Meanwhile, clearing the air that India will buy oil from wherever it ‘gets the best deal’, the government has refused to ‘lay down a quota’ for importing oil from any country, including Iran which is facing strict financial sanctions imposed by the UN and the US. On the other hand, India is unwilling to impose restrictions or restrict its oil imports from Iran, and will continue its energy ties with Tehran as long it gets a good deal and logistic support.

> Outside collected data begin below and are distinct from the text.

==> src/rtl/cse_pkg.sv <==
`default_nettype none

package cse_pkg;

  localparam int NUM_SEMS_DEF   = 32;
  localparam int WAIT_DEPTH_DEF = 32;
  localparam int COUNT_BITS_DEF = 8;

  localparam int CMD_W    = 2;
  localparam int SID_W    = 5;
  localparam int PID_W    = 5;
  localparam int INIT_W   = 8;
  localparam int STATUS_W = 3;
  localparam int ACT_W    = 4;

  localparam logic [CMD_W-1:0] CMD_CREATE = 2'd0;
  localparam logic [CMD_W-1:0] CMD_LOCK   = 2'd1;
  localparam logic [CMD_W-1:0] CMD_UNLOCK = 2'd2;
  localparam logic [CMD_W-1:0] CMD_BAD    = 2'd3;

  localparam logic [STATUS_W-1:0] ST_DONE       = 3'd0;
  localparam logic [STATUS_W-1:0] ST_SUSPENDED  = 3'd1;
  localparam logic [STATUS_W-1:0] ST_RELEASED   = 3'd2;
  localparam logic [STATUS_W-1:0] ST_NONE_FREE  = 3'd3;
  localparam logic [STATUS_W-1:0] ST_QUEUE_FULL = 3'd4;
  localparam logic [STATUS_W-1:0] ST_BAD_CMD    = 3'd5;

  localparam logic [ACT_W-1:0] ACT_NOP       = 4'd0;
  localparam logic [ACT_W-1:0] ACT_CREATE    = 4'd1;
  localparam logic [ACT_W-1:0] ACT_NONE_FREE = 4'd2;
  localparam logic [ACT_W-1:0] ACT_DEC       = 4'd3;
  localparam logic [ACT_W-1:0] ACT_SUSPEND   = 4'd4;
  localparam logic [ACT_W-1:0] ACT_QFULL     = 4'd5;
  localparam logic [ACT_W-1:0] ACT_INC       = 4'd6;
  localparam logic [ACT_W-1:0] ACT_POP       = 4'd7;
  localparam logic [ACT_W-1:0] ACT_RELEASE   = 4'd8;
  localparam logic [ACT_W-1:0] ACT_BAD       = 4'd9;

  typedef struct packed {
    logic [CMD_W-1:0]  cmd;
    logic [SID_W-1:0]  sem_id;
    logic [PID_W-1:0]  caller_pid;
    logic [INIT_W-1:0] init_count;
  } req_t;

  typedef struct packed {
    logic [STATUS_W-1:0] status;
    logic [SID_W-1:0]    sem_id_out;
    logic [PID_W-1:0]    woken_pid;
  } rsp_t;

  typedef struct packed {
    logic             load;
    logic [ACT_W-1:0] act;
  } ctl_t;

  typedef struct packed {
    logic [CMD_W-1:0] cmd;
    logic             in_range;
    logic             pool_empty;
    logic             cnt_pos;
    logic             q_empty;
    logic             q_full;
  } sts_t;

endpackage

`default_nettype wire

==> src/rtl/cse_ctrl.sv <==
`default_nettype none

module cse_ctrl (
  input  wire logic          clk,
  input  wire logic          rst,
  input  wire logic          start,
  input  cse_pkg::sts_t      sts,
  output logic               busy,
  output logic               done,
  output cse_pkg::ctl_t      ctl
);
  import cse_pkg::*;

  localparam logic [1:0] S_IDLE  = 2'd0;
  localparam logic [1:0] S_EXEC  = 2'd1;
  localparam logic [1:0] S_FETCH = 2'd2;

  logic [1:0]       state;
  logic [1:0]       state_next;
  logic [ACT_W-1:0] exec_act;
  logic             done_next;

  always_comb begin
    priority if (sts.cmd == CMD_CREATE) begin
      exec_act = sts.pool_empty ? ACT_NONE_FREE : ACT_CREATE;
    end else if (sts.cmd == CMD_LOCK && sts.in_range) begin
      if (sts.cnt_pos) begin
        exec_act = ACT_DEC;
      end else if (sts.q_full) begin
        exec_act = ACT_QFULL;
      end else begin
        exec_act = ACT_SUSPEND;
      end
    end else if (sts.cmd == CMD_UNLOCK && sts.in_range) begin
      exec_act = sts.q_empty ? ACT_INC : ACT_POP;
    end else begin
      exec_act = ACT_BAD;
    end
  end

  assign busy = rst || (state != S_IDLE);

  always_comb begin
    ctl.load   = 1'b0;
    ctl.act    = ACT_NOP;
    state_next = state;
    done_next  = 1'b0;
    unique case (state)
      S_IDLE: begin
        if (start) begin
          ctl.load   = 1'b1;
          state_next = S_EXEC;
        end
      end
      S_EXEC: begin
        ctl.act = exec_act;
        if (exec_act == ACT_POP) begin
          state_next = S_FETCH;
        end else begin
          state_next = S_IDLE;
          done_next  = 1'b1;
        end
      end
      S_FETCH: begin
        ctl.act    = ACT_RELEASE;
        state_next = S_IDLE;
        done_next  = 1'b1;
      end
      default: begin
        state_next = S_IDLE;
      end
    endcase
  end

  always_ff @(posedge clk) begin
    if (rst) begin
      state <= S_IDLE;
      done  <= 1'b0;
    end else begin
      state <= state_next;
      done  <= done_next;
    end
  end

endmodule

`default_nettype wire

==> config.mk <==
export PLATFORM = sky130hd
export DESIGN_NAME = cse_ctrl
export DESIGN_NICKNAME = d
export VERILOG_FILES = /design/src/rtl/cse_pkg.sv /design/src/rtl/cse_ctrl.sv
export SDC_FILE = /design/constraint.sdc
export NUM_CORES = 1
export LEC_CHECK = 0
export BUFFER_PORTS_ARGS = -buffer_cell sky130_fd_sc_hd__clkbuf_2
export CORE_AREA = 3 3 40 42
export DETAILED_ROUTE_END_ITERATION = 8
export DIE_AREA = 0 0 43 45
export SYNTH_ARGS = -nofsm -noshare
export SYNTH_HDL_FRONTEND = slang
export SYNTH_SLANG_ARGS = --single-unit
==> constraint.sdc <==
create_clock -name clk -period 2.45 [get_ports clk]
set_input_delay 0.245 -clock clk [delete_from_list [all_inputs] [get_ports clk]]
set_output_delay 0.245 -clock clk [all_outputs]
set_load 0.02 [all_outputs]
==> results.md <==
* GPL Wtd Cong at about 0.76
* Vias/cell at between 4 and 5
* WL per Instance at 10.2 um
* Initial antenna violation count at 0
* Worst slew pin tran at around 220 ps
* Largest net degree at the start of global routing at 9
* Post-synthesis sequential area ratio at 21.2%
* Worst-skew pair later-pin latency at 230 ps
* Commonest non-fill, non-tap cell in the layout: clkbuf_2
* Fin crit share at approximately 70%
* Post-place setup slack at between 900 and 1000 ps
* Final clock skew at 3.25 ps
* Drt pass-1 iters at 4
* CP Class: reg2out
* Critical path's slowest cell: dfxtp_1
* Pwr dens at between 400 and 500 nW/um^2
* Fill cells at around 150
* Root Buffer: clkbuf_4
* Die height at 45 um
* CTS H-tree lvls at 1
* Final hold vios at 0
* Setup violators final at 0
* Most frequent cells in the layout: clkbuf_2, nand2b_1, a21oi_1
* Crit path launch type: flop
* Detailed-route via count at approximately 330
* Critical path capture point type: output port
* Port bufs at 16
* Warnings from Yosys at 0
* Final Max Slew Viols at 0
* Maximum clock rate at ~580 MHz
* Ant. Diodes at 0
* First-pass GRT wire length at 1200 um
* Mapped Area at 283 sq um
* Fin worst setup slack at approximately 720 ps
* Fraction of final layout cells sized beyond drive strength 1 at between 30% and 40%
* Total track usage at 8.49%
* Drt first-iter violations at 5
* Die Width at approximately 43 um
* Final HPWL DP at around 590 um
* Initial core utilization at ~22%
* LEAKAGE at just under 0.2 nW
* # Post-CTS Setup Buffers at 0
* CP Cell Sequence: inv_1 > ha_1 > nand2_1 > a221oi_1 > clkbuf_2
* CTS Hold Bufs at 0
* Die ar. at 1940 sq um
* Worst-path clk slew at roughly 40 ps
* Core Rows at 13
* Yosys cell types at 20
* Clk sinks at 3
* RSZ-0062 raised after global routing: false
* Setup TNS at 0 ps
* IR drop worst, VDD at 222 uV
* Total wire length at between 700 and 800 um
* Vias in the first global route at 319
* Antenna Violating Nets Remaining at 0
* Status: completed
* Slowest stage delay, CP at ~340 ps
* Core Area at between 1000 and 1500 sq um
* Flops & latches, synth at 3
* Arrival time at the worst endpoint at 1480 ps
* GR Overflow Total at 0
* Hold_ws at 206 ps
* Max clock buf depth at 2
* I/O pins at 17
* Syn_area_per_cell at 7.44 sq um
* Area Growth Syn to Fin at 44.2%
* TritonCTS buffer count at 3
* Syn_nets at 51
* Post-route DRC at 0
* Slew margin rel. at 85.0%
* Hold Path Class: in2reg
* Cts repair resizes at 0
* Max-cap violations at 0
* Final min period at 1730 ps
* Final #Nets at 72
* TritonCTS clock tree: built
* CP max FO at 4
* Mapped Cells at 38
* Crit path required time at ~2200 ps
-- per-layer routing --
metal / vias up / share of wire (%) / wire length [um] / GRT usage, %
met5: - / 0 / 0 / 0
met3: 0 / 10 / 78 / 1.59
met2: 16 / 45 / 338 / 13.5
met1: 138 / 44 / 327 / 9.86
met4: 0 / 0 / 0 / 7.23
li1: 173 / - / - / -
-- worst paths after layout --
| check | end | start | slack, ps | depth (start not counted) |
|---|---|---|---|---|
| setup / recovery | ctl[1] | state[0]$_SDFFE_PP0P_ | 720 | 5 |
| hold / removal | state[1]$_SDFFE_PP0P_ | rst | 210 | 2 |
| setup reg to reg | state[1]$_SDFFE_PP0P_ | state[1]$_SDFFE_PP0P_ | 1290 | 5 |
| hold reg to reg | state[0]$_SDFFE_PP0P_ | state[0]$_SDFFE_PP0P_ | 500 | 2 |
-- cell type report --
type | count | area, sq um | share of cell area (%)
tap | 15 | 18.8 | 4.60
sequential | 3 | 60.1 | 14.7
clock buffer | 4 | 26.3 | 6.44
multi-input combinational | 31 | 208 | 50.9
timing repair buffer | 16 | 80.1 | 19.6
inverter | 4 | 15.0 | 3.68
-- flip-flops by register name, indices dropped and copies added (netlist names) --
signal and cells:
done 1, state 2
-- report_power, final --
part           switching, mW  internal [mW]
Clock                 0.0259         0.0611
Combinational         0.0278         0.0205
Sequential           0.00113         0.0510
Total                 0.0549          0.133
-- critical path: cells and delay by family, from the launching register on --
kind	cells	cell delay [ps]
DFF	1	340
adders and majority gates	1	330
AOI/OAI and AO/OA	1	210
buffers and inverters	2	280
and+or+nand+nor	1	80
-- cell usage after synthesis --
cell type | number | area [sq um]
o21ai_0 | 1 | 5.00
nor2b_1 | 2 | 12.5
a21oi_1 | 4 | 20.0
nor2_1 | 2 | 7.51
a31oi_1 | 1 | 6.26
and3b_1 | 1 | 8.76
o21bai_1 | 1 | 7.51
a221oi_1 | 1 | 8.76
or2_2 | 1 | 6.26
nand2_1 | 3 | 11.3
dfxtp_1 | 3 | 60.1
o221a_1 | 1 | 11.3
inv_1 | 3 | 11.3
ha_1 | 3 | 37.5
and4bb_1 | 1 | 12.5
and2_1 | 1 | 6.26
nand2b_1 | 4 | 25.0
or3_1 | 1 | 6.26
inv_2 | 1 | 3.75
nand3_1 | 3 | 15.0
-- metrics by stage --
stage	instances	power, mW	instance area [sq um]	util [%]
final	73	0.187	408	31.7
after global routing	73	0.201	408	31.7
after CTS	73	0.194	408	31.7
after detailed placement	69	0.102	382	29.7
after global placement	69	0.101	382	29.7
after floorplan	38	0.0810	283	-
-- logic make-up (layout without fill, tap and decap cells) --
group           Yosys count  after routing  share of synthesized area (%)
simple gates             19             19                           39.4
fa+ha+maj                 3              3                           13.3
compound gates            9              9                           20.8
flops                     3              3                           21.2
buf+inv                   4             24                           5.31
Note: power is estimated with default switching activity, not from simulation.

The government also cleared that there is no issues between the two countries and the present decline in oil import from Iran is due to the logistics reason. Lack of logistic support, mainly in financing, has over the months created problems for Indian refining companies. However, two Indian insurance companies recently agreeing to provide insurance to the oil imports from Iran have removed a great hurdle in oil imports.

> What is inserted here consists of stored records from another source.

File: config.mk
export PLATFORM = sky130hd
export DESIGN_NAME = header_synced_frame_decoder_top_flat
export DESIGN_NICKNAME = d
export VERILOG_FILES = /design/src/design/hsfd_pkg.sv /design/src/design/hsfd_byte_if.sv /design/src/design/hsfd_result_if.sv /design/src/design/header_synced_frame_decoder_top.sv /design/src/design/hsfd_front.sv /design/src/design/hsfd_queue.sv /design/src/design/hsfd_back.sv /design/src/flat_wrapper.sv
export SDC_FILE = /design/constraint.sdc
export NUM_CORES = 1
export LEC_CHECK = 0
export BUFFER_PORTS_ARGS = -buffer_cell sky130_fd_sc_hd__clkbuf_2
export CELL_PAD_IN_SITES_DETAIL_PLACEMENT = 0
export CELL_PAD_IN_SITES_GLOBAL_PLACEMENT = 2
export CORE_UTILIZATION = 47
export CTS_CLUSTER_SIZE = 10
export DETAILED_ROUTE_END_ITERATION = 8
export GPL_TIMING_DRIVEN = 0
export PLACE_DENSITY = 0.85
export SLEW_MARGIN = 20
export SYNTH_ARGS = -nofsm -noshare
export SYNTH_HDL_FRONTEND = slang
export SYNTH_HIERARCHICAL = 1
export SYNTH_SLANG_ARGS = --single-unit
export TNS_END_PERCENT = 5
File: constraint.sdc
create_clock -name clk -period 9.5 [get_ports clk]
set_input_delay 0.475 -clock clk [delete_from_list [all_inputs] [get_ports clk]]
set_output_delay 0.475 -clock clk [all_outputs]
set_load 0.05 [all_outputs]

The following western sanctions were aimed at cutting Iran's funding of its contentious nuclear programme. Although, Iran has always maintained that its nuclear programme was for peaceful purposes. Currently, India imports 12% of its oil requirement from Iran, which is the second largest supplier to the country.

On the other hand, the government on the domestic front is working towards securing energy independence for India and has formulated new vision and set ambitious targets to reduce India’s energy dependence on crude oil imports achieving self-sufficiency by 2030.

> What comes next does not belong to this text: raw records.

## src/rtl/krpl_pkg.sv

```systemverilog
`timescale 1ns / 1ps

package krpl_pkg;

    // Ring geometry and brightness scale
    localparam int RING_SIZE = 4;
    localparam int POS_W = 2;
    localparam int LEVEL_W = 8;
    localparam logic [LEVEL_W-1:0] FULL_BRIGHT = 8'd255;

    // Register map (word index = paddr[3:2])
    localparam int PADDR_W = 4;
    localparam logic [1:0] REG_FADE_STEP = 2'd0;
    localparam logic [1:0] REG_SENSITIVITY = 2'd1;
    localparam logic [1:0] REG_HOLD_POLLS = 2'd2;
    localparam logic [1:0] REG_SPEED_GAIN = 2'd3;

    typedef struct packed {
        logic [7:0]  fade_step;
        logic [6:0]  sensitivity;
        logic [15:0] hold_polls;
        logic [6:0]  speed_gain;
    } krpl_cfg_t;

    typedef struct packed {
        logic [POS_W-1:0]   pos_first;
        logic [POS_W-1:0]   pos_second;
        logic [LEVEL_W-1:0] level_first;
        logic [LEVEL_W-1:0] level_second;
        logic [15:0]        hold_timer;
        logic [7:0]         fade_amount;
        logic signed [7:0]  motion_accum;
    } krpl_state_t;

    typedef struct packed {
        logic               lit;
        logic [POS_W-1:0]   first_position;
        logic [LEVEL_W-1:0] first_level;
        logic [POS_W-1:0]   second_position;
        logic [LEVEL_W-1:0] second_level;
    } krpl_result_t;

    // One position down / up around the ring
    function automatic logic [POS_W-1:0] pos_down(input logic [POS_W-1:0] p);
        pos_down = (p == '0) ? POS_W'(RING_SIZE - 1) : p - 1'b1;
    endfunction

    function automatic logic [POS_W-1:0] pos_up(input logic [POS_W-1:0] p);
        pos_up = (p == POS_W'(RING_SIZE - 1)) ? '0 : p + 1'b1;
    endfunction

endpackage

```

## src/rtl/krpl_if.sv

```systemverilog
`timescale 1ns / 1ps

interface krpl_knob_if;
    logic              valid;
    logic              ready;
    logic signed [7:0] delta;

    modport source (output valid, output delta, input ready);
    modport sink (input valid, input delta, output ready);
endinterface

interface krpl_ring_if;
    logic       valid;
    logic       ready;
    logic       lit;
    logic [1:0] first_position;
    logic [7:0] first_level;
    logic [1:0] second_position;
    logic [7:0] second_level;

    modport source (output valid, output lit, output first_position, output first_level,
                    output second_position, output second_level, input ready);
    modport sink (input valid, input lit, input first_position, input first_level,
                  input second_position, input second_level, output ready);
endinterface

```

## src/rtl/krpl_step.sv

```systemverilog
`timescale 1ns / 1ps

module krpl_step
    import krpl_pkg::*;
(
    input  krpl_cfg_t         cfg,
    input  krpl_state_t       state,
    input  logic signed [7:0] delta,
    output krpl_state_t       state_next,
    output krpl_result_t      result
);

    logic signed [8:0]  accum_sum;
    logic signed [8:0]  accum_sat;
    logic signed [8:0]  sens_s;
    logic signed [15:0] prod;
    logic signed [7:0]  step;
    logic [7:0]         mag;
    logic [8:0]         fade_limit;

    always_comb
    begin
        accum_sum = 9'(state.motion_accum) + 9'(delta);
        if (accum_sum > 9'sd127)
            accum_sat = 9'sd127;
        else if (accum_sum < -9'sd127)
            accum_sat = -9'sd127;
        else
            accum_sat = accum_sum;

        sens_s = $signed({2'b00, cfg.sensitivity});

        prod = 16'(delta) * 16'($signed({1'b0, cfg.speed_gain}));
        if (prod > 16'sd127)
            step = 8'sd127;
        else if (prod < -16'sd127)
            step = -8'sd127;
        else
            step = 8'(prod);
        mag = 8'(-step);

        fade_limit = {1'b0, FULL_BRIGHT} - {1'b0, cfg.fade_step};

        state_next = state;
        if (delta == 8'sd0)
        begin
            // idle poll: run down the hold, then fade out
            if (state.hold_timer != '0)
            begin
                state_next.hold_timer = state.hold_timer - 1'b1;
                if (state.hold_timer == 16'd1)
                    state_next.motion_accum = '0;
            end
            else if ({1'b0, state.fade_amount} < fade_limit)
                state_next.fade_amount = state.fade_amount + cfg.fade_step;
            else
                state_next.fade_amount = FULL_BRIGHT;
        end
        else
        begin
            state_next.motion_accum = 8'(accum_sat);
            if (state.hold_timer != '0 || accum_sat > sens_s || accum_sat < -sens_s)
            begin
                state_next.hold_timer = cfg.hold_polls;
                state_next.fade_amount = '0;
            end

            if (step > 8'sd0)
            begin
                if (8'(step) > state.level_second)
                begin
                    state_next.level_first = '0;
                    state_next.level_second = FULL_BRIGHT;
                    state_next.pos_second = state.pos_first;
                    state_next.pos_first = pos_down(state.pos_first);
                end
                else
                begin
                    state_next.level_first = state.level_first + 8'(step);
                    state_next.level_second = state.level_second - 8'(step);
                end
            end
            else if (step < 8'sd0)
            begin
                if (mag > state.level_first)
                begin
                    state_next.level_first = FULL_BRIGHT;
                    state_next.level_second = '0;
                    state_next.pos_first = state.pos_second;
                    state_next.pos_second = pos_up(state.pos_second);
                end
                else
                begin
                    state_next.level_first = state.level_first - mag;
                    state_next.level_second = state.level_second + mag;
                end
            end
        end

        result.lit = (state_next.fade_amount < FULL_BRIGHT);
        result.first_position = state_next.pos_first;
        result.second_position = state_next.pos_second;
        result.first_level = (state_next.fade_amount > state_next.level_first) ? '0 :
                             state_next.level_first - state_next.fade_amount;
        result.second_level = (state_next.fade_amount > state_next.level_second) ? '0 :
                              state_next.level_second - state_next.fade_amount;
    end

endmodule

```

## src/rtl/knob_ring_position_light_unit.sv

```systemverilog
`timescale 1ns / 1ps

// Knob ring position light. Each word on the knob channel is one poll: a
// signed delta, zero for an idle poll. Each poll gives exactly one word on
// the ring channel, holding the lit flag, the two adjacent ring positions and
// their levels after the fade-out has been taken off (floored at zero). The
// path is two registers deep: a poll waits in the input register until the
// output register is free, then the step logic (one 8x8 multiply, saturation
// and compares) updates the state and loads the output register. A new poll
// is taken every cycle as long as the ring side keeps up; a stalled output
// word blocks at most the one poll held in the input register. Registers sit
// on the APB port at byte addresses 0x0 fade_step, 0x4 sensitivity, 0x8
// hold_polls, 0xC speed_gain; write them only while no poll is in flight.

module knob_ring_position_light_unit
    import krpl_pkg::*;
(
    input  logic               clk,
    input  logic               rst_n,
    krpl_knob_if.sink          knob,
    krpl_ring_if.source        ring,
    input  logic               psel,
    input  logic               penable,
    input  logic               pwrite,
    input  logic [PADDR_W-1:0] paddr,
    input  logic [31:0]        pwdata,
    output logic [31:0]        prdata,
    output logic               pready
);

    krpl_cfg_t         cfg_reg;
    krpl_state_t       state_reg;
    krpl_state_t       state_next;
    krpl_result_t      result_next;
    krpl_result_t      result_reg;
    logic              in_valid_reg;
    logic signed [7:0] delta_reg;
    logic              out_valid_reg;
    logic              advance;
    logic              cfg_write;

    // ---------------- configuration ----------------
    assign pready = 1'b1;
    assign cfg_write = psel && penable && pwrite;

    always_ff @(posedge clk or negedge rst_n)
    begin
        if (!rst_n)
        begin
            cfg_reg.fade_step <= 8'd8;
            cfg_reg.sensitivity <= 7'd10;
            cfg_reg.hold_polls <= 16'd500;
            cfg_reg.speed_gain <= 7'd8;
        end
        else if (cfg_write)
        begin
            case (paddr[3:2])
                REG_FADE_STEP:   cfg_reg.fade_step <= pwdata[7:0];
                REG_SENSITIVITY: cfg_reg.sensitivity <= pwdata[6:0];
                REG_HOLD_POLLS:  cfg_reg.hold_polls <= pwdata[15:0];
                REG_SPEED_GAIN:  cfg_reg.speed_gain <= pwdata[6:0];
                default: ;
            endcase
        end
    end

    always_comb
    begin
        case (paddr[3:2])
            REG_FADE_STEP:   prdata = {24'd0, cfg_reg.fade_step};
            REG_SENSITIVITY: prdata = {25'd0, cfg_reg.sensitivity};
            REG_HOLD_POLLS:  prdata = {16'd0, cfg_reg.hold_polls};
            REG_SPEED_GAIN:  prdata = {25'd0, cfg_reg.speed_gain};
            default:         prdata = '0;
        endcase
    end

    // ---------------- handshake ----------------
    // The poll in the input register moves into the output register when
    // that one is empty or being drained this cycle.
    assign advance = in_valid_reg && (!out_valid_reg || ring.ready);
    assign knob.ready = !in_valid_reg || advance;

    always_ff @(posedge clk or negedge rst_n)
    begin
        if (!rst_n)
        begin
            in_valid_reg <= 1'b0;
            out_valid_reg <= 1'b0;
        end
        else
        begin
            if (knob.ready)
                in_valid_reg <= knob.valid;
            if (advance)
                out_valid_reg <= 1'b1;
            else if (ring.ready)
                out_valid_reg <= 1'b0;
        end
    end

    always_ff @(posedge clk)
    begin
        if (knob.valid && knob.ready)
            delta_reg <= knob.delta;
        if (advance)
            result_reg <= result_next;
    end

    // ---------------- step logic and state ----------------
    krpl_step u_step (
        .cfg        (cfg_reg),
        .state      (state_reg),
        .delta      (delta_reg),
        .state_next (state_next),
        .result     (result_next)
    );

    always_ff @(posedge clk or negedge rst_n)
    begin
        if (!rst_n)
        begin
            state_reg.pos_first <= POS_W'(2 % RING_SIZE);
            state_reg.pos_second <= POS_W'(3 % RING_SIZE);
            state_reg.level_first <= FULL_BRIGHT;
            state_reg.level_second <= '0;
            state_reg.hold_timer <= '0;
            state_reg.fade_amount <= '0;
            state_reg.motion_accum <= '0;
        end
        else if (advance)
        begin
            state_reg <= state_next;
        end
    end

    assign ring.valid = out_valid_reg;
    assign ring.lit = result_reg.lit;
    assign ring.first_position = result_reg.first_position;
    assign ring.first_level = result_reg.first_level;
    assign ring.second_position = result_reg.second_position;
    assign ring.second_level = result_reg.second_level;

    // ---------------- assertions ----------------
    // the two levels always crossfade: their sum is full brightness
    a_level_sum: assert property (@(posedge clk) disable iff (!rst_n)
        ({1'b0, state_reg.level_first} + {1'b0, state_reg.level_second})
            == {1'b0, FULL_BRIGHT})
        else $error("ring levels do not sum to full brightness");

    // the lit pair stays adjacent on the ring
    a_adjacent: assert property (@(posedge clk) disable iff (!rst_n)
        state_reg.pos_second == pos_up(state_reg.pos_first))
        else $error("ring positions not adjacent");

    // fading only happens once the hold has run out
    a_fade_hold: assert property (@(posedge clk) disable iff (!rst_n)
        state_reg.fade_amount != '0 |-> state_reg.hold_timer == '0)
        else $error("fade active while hold timer running");

    // state moves only when a poll is handed to the output register
    a_state_hold: assert property (@(posedge clk) disable iff (!rst_n)
        !advance |=> $stable(state_reg))
        else $error("state changed without a poll");

endmodule
```

## src/flat_wrapper.sv

```systemverilog
// flat-port wrapper written by rule: the top's interface ports become plain ports
module knob_ring_position_light_unit_flat import krpl_pkg::*;
  (clk, rst_n, psel, penable, pwrite, paddr, pwdata, prdata, pready, knob_valid, knob_delta, knob_ready, ring_valid, ring_lit, ring_first_position, ring_first_level, ring_second_position, ring_second_level, ring_ready);
  krpl_knob_if knob_i ();
  krpl_ring_if ring_i ();
  input  logic clk;
  input  logic rst_n;
  input  logic psel;
  input  logic penable;
  input  logic pwrite;
  input  logic [PADDR_W-1:0] paddr;
  input  logic [31:0] pwdata;
  output logic [31:0] prdata;
  output logic pready;
  input wire logic [$bits(knob_i.valid)-1:0] knob_valid;
  input wire logic [$bits(knob_i.delta)-1:0] knob_delta;
  output wire logic [$bits(knob_i.ready)-1:0] knob_ready;
  output wire logic [$bits(ring_i.valid)-1:0] ring_valid;
  output wire logic [$bits(ring_i.lit)-1:0] ring_lit;
  output wire logic [$bits(ring_i.first_position)-1:0] ring_first_position;
  output wire logic [$bits(ring_i.first_level)-1:0] ring_first_level;
  output wire logic [$bits(ring_i.second_position)-1:0] ring_second_position;
  output wire logic [$bits(ring_i.second_level)-1:0] ring_second_level;
  input wire logic [$bits(ring_i.ready)-1:0] ring_ready;
  assign knob_i.valid = knob_valid;
  assign knob_i.delta = knob_delta;
  assign knob_ready = knob_i.ready;
  assign ring_valid = ring_i.valid;
  assign ring_lit = ring_i.lit;
  assign ring_first_position = ring_i.first_position;
  assign ring_first_level = ring_i.first_level;
  assign ring_second_position = ring_i.second_position;
  assign ring_second_level = ring_i.second_level;
  assign ring_i.ready = ring_ready;
  knob_ring_position_light_unit u_core (.clk(clk), .rst_n(rst_n), .knob(knob_i), .ring(ring_i), .psel(psel), .penable(penable), .pwrite(pwrite), .paddr(paddr), .pwdata(pwdata), .prdata(prdata), .pready(pready));
endmodule
```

India VIX, a gauge for markets short term expectation of volatility gained 2.91% at 16.97 from its previous close of 16.49 on Wednesday. (Provisional)

The CNX Nifty gained 29.00 points or 0.52% to settle at 5,587.70. The index touched high and low of 5,610.65 and 5,542.85 respectively. 26 stocks advanced against 24 declining and one stock remains unchanged on the index. (Provisional)

The top gainers on the Nifty were DLF up by 4.83%, Lupin up by 3.81%, Tata Motors up by 3.81%, Infosys up by 3.53% and Icici Bank was up by 3.46%. On the other hand, Bharti Airtel down by 2.70%, Tata Steel down by 2.31%, NTPC down by 2.14%, Grasim down by 2.08% and HDFC down by 2.04% were the top losers. (Provisional)

Most of the European markets were trading in green with, Germany’s DAX up by 0.52%, the United Kingdom’s FTSE 100 up by 0.29% and France’s CAC 40 up by 0.43%.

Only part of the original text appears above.